- Directions -
Your job with the data below is to output exactly the lines from the one holding "buf: 6 / 40.0" down to the one holding "pin swaps | 6 | 4", both included, and no others.

- Data -

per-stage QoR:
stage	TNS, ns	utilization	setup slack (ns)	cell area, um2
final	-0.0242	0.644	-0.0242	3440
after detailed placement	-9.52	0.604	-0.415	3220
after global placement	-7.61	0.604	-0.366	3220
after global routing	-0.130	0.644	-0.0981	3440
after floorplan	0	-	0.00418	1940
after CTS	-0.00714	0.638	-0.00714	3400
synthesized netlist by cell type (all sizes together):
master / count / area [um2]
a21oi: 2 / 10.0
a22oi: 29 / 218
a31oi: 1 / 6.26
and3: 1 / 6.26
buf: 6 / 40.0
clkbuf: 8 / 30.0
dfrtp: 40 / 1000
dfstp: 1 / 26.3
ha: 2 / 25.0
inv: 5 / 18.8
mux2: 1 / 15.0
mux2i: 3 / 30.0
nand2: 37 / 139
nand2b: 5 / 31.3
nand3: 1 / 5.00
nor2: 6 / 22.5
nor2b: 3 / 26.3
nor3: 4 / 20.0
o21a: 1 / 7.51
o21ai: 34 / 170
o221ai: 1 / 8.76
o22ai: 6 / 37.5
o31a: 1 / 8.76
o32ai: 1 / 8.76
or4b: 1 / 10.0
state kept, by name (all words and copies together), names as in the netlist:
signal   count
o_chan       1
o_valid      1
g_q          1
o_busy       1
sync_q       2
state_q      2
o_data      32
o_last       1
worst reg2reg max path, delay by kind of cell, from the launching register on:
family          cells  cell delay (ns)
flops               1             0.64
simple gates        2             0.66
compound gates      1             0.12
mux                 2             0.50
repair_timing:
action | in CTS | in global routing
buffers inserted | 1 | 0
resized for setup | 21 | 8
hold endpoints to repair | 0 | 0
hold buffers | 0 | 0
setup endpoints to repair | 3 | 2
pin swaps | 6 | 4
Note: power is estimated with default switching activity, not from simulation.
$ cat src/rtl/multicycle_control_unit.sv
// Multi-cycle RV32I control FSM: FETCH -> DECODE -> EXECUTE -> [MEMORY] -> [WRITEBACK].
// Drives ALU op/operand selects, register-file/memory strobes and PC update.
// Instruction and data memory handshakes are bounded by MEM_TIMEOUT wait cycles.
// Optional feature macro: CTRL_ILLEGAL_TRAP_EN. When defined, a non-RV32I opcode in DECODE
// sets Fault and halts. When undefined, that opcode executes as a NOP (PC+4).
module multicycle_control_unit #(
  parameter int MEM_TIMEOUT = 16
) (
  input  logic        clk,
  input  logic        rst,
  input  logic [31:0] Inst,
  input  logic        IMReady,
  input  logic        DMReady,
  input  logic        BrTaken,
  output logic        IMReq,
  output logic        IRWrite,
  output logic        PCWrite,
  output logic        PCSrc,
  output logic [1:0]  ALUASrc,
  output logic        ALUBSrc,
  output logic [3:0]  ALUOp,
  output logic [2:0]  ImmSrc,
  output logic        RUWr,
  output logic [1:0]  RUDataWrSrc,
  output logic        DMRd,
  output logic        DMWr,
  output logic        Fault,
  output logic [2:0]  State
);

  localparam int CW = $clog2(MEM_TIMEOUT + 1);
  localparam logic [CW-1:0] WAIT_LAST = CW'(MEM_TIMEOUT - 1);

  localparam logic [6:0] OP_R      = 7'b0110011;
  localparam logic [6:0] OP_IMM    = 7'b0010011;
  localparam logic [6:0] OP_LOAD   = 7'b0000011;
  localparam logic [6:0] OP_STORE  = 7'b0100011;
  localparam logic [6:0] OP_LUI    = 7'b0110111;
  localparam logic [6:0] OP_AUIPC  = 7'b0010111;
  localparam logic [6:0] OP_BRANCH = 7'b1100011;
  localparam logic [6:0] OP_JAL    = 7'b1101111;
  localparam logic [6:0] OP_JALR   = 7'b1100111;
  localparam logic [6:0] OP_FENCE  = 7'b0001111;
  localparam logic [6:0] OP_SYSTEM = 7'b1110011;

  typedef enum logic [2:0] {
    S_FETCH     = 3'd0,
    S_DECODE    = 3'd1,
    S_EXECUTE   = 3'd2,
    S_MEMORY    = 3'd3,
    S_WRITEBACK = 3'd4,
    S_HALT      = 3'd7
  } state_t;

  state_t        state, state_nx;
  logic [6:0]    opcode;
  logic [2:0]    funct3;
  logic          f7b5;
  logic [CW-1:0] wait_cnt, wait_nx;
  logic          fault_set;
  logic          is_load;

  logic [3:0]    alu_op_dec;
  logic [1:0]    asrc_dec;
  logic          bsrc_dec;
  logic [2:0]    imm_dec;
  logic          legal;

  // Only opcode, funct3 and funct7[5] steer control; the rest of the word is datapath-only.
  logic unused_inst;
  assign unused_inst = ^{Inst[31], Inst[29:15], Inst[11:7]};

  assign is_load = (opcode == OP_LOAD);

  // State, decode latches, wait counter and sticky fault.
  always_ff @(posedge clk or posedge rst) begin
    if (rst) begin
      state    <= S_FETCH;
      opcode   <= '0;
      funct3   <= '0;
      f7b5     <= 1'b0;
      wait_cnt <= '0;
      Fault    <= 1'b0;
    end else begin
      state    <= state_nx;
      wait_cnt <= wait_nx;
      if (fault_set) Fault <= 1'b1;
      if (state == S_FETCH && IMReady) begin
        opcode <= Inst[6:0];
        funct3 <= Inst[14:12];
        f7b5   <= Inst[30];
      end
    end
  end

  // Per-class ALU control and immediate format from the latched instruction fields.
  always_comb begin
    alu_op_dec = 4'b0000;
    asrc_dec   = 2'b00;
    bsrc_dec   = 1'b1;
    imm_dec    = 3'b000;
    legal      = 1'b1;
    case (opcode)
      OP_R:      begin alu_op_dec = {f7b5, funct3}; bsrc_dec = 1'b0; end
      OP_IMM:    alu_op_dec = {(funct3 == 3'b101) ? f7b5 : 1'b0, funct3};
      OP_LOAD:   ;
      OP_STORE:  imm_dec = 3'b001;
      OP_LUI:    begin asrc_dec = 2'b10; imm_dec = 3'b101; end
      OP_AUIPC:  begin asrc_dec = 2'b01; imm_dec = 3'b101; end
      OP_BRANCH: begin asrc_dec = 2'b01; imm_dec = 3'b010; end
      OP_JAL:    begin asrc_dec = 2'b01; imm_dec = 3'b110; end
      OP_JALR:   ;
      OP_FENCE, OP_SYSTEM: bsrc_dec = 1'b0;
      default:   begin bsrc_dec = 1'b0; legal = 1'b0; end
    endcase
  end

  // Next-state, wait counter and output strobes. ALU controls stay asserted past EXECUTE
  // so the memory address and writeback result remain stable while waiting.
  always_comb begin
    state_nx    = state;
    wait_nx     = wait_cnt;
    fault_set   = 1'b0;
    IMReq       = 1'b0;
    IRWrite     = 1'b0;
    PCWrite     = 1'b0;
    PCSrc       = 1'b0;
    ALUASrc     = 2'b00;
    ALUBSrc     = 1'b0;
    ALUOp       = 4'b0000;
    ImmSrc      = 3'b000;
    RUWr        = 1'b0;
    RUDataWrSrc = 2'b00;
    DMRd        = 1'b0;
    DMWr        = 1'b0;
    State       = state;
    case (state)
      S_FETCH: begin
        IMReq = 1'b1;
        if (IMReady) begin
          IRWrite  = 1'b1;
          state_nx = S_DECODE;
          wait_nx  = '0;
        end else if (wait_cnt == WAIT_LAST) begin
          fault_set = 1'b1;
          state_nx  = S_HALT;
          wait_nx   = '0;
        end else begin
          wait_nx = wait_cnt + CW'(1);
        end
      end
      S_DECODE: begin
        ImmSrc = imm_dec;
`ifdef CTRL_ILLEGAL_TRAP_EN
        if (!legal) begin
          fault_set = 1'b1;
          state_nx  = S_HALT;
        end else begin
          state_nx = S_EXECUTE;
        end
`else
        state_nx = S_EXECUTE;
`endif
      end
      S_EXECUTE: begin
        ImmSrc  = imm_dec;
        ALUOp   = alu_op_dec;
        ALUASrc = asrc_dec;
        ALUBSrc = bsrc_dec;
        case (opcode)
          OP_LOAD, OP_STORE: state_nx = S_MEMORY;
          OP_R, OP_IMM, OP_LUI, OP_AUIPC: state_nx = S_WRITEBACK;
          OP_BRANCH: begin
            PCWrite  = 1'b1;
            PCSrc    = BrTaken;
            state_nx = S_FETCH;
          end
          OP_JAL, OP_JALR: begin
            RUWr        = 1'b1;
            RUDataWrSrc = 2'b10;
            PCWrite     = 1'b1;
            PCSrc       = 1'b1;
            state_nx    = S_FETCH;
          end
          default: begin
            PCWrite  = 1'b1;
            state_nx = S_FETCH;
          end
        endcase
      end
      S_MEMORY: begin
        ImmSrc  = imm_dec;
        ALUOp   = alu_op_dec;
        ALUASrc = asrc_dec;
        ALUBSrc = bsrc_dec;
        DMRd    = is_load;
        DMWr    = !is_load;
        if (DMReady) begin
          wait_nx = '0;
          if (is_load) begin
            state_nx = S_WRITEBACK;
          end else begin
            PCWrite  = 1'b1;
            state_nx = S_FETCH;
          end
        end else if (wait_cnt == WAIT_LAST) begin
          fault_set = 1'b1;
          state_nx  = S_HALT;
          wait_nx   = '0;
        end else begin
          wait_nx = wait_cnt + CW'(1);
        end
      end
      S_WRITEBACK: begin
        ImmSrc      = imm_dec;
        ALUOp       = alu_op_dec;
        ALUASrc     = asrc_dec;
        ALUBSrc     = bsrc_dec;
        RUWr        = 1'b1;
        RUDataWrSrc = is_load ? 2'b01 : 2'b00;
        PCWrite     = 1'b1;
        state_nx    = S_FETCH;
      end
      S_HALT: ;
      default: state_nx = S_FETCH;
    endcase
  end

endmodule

- Answer below -
buf: 6 / 40.0
clkbuf: 8 / 30.0
dfrtp: 40 / 1000
dfstp: 1 / 26.3
ha: 2 / 25.0
inv: 5 / 18.8
mux2: 1 / 15.0
mux2i: 3 / 30.0
nand2: 37 / 139
nand2b: 5 / 31.3
nand3: 1 / 5.00
nor2: 6 / 22.5
nor2b: 3 / 26.3
nor3: 4 / 20.0
o21a: 1 / 7.51
o21ai: 34 / 170
o221ai: 1 / 8.76
o22ai: 6 / 37.5
o31a: 1 / 8.76
o32ai: 1 / 8.76
or4b: 1 / 10.0
state kept, by name (all words and copies together), names as in the netlist:
signal   count
o_chan       1
o_valid      1
g_q          1
o_busy       1
sync_q       2
state_q      2
o_data      32
o_last       1
worst reg2reg max path, delay by kind of cell, from the launching register on:
family          cells  cell delay (ns)
flops               1             0.64
simple gates        2             0.66
compound gates      1             0.12
mux                 2             0.50
repair_timing:
action | in CTS | in global routing
buffers inserted | 1 | 0
resized for setup | 21 | 8
hold endpoints to repair | 0 | 0
hold buffers | 0 | 0
setup endpoints to repair | 3 | 2
pin swaps | 6 | 4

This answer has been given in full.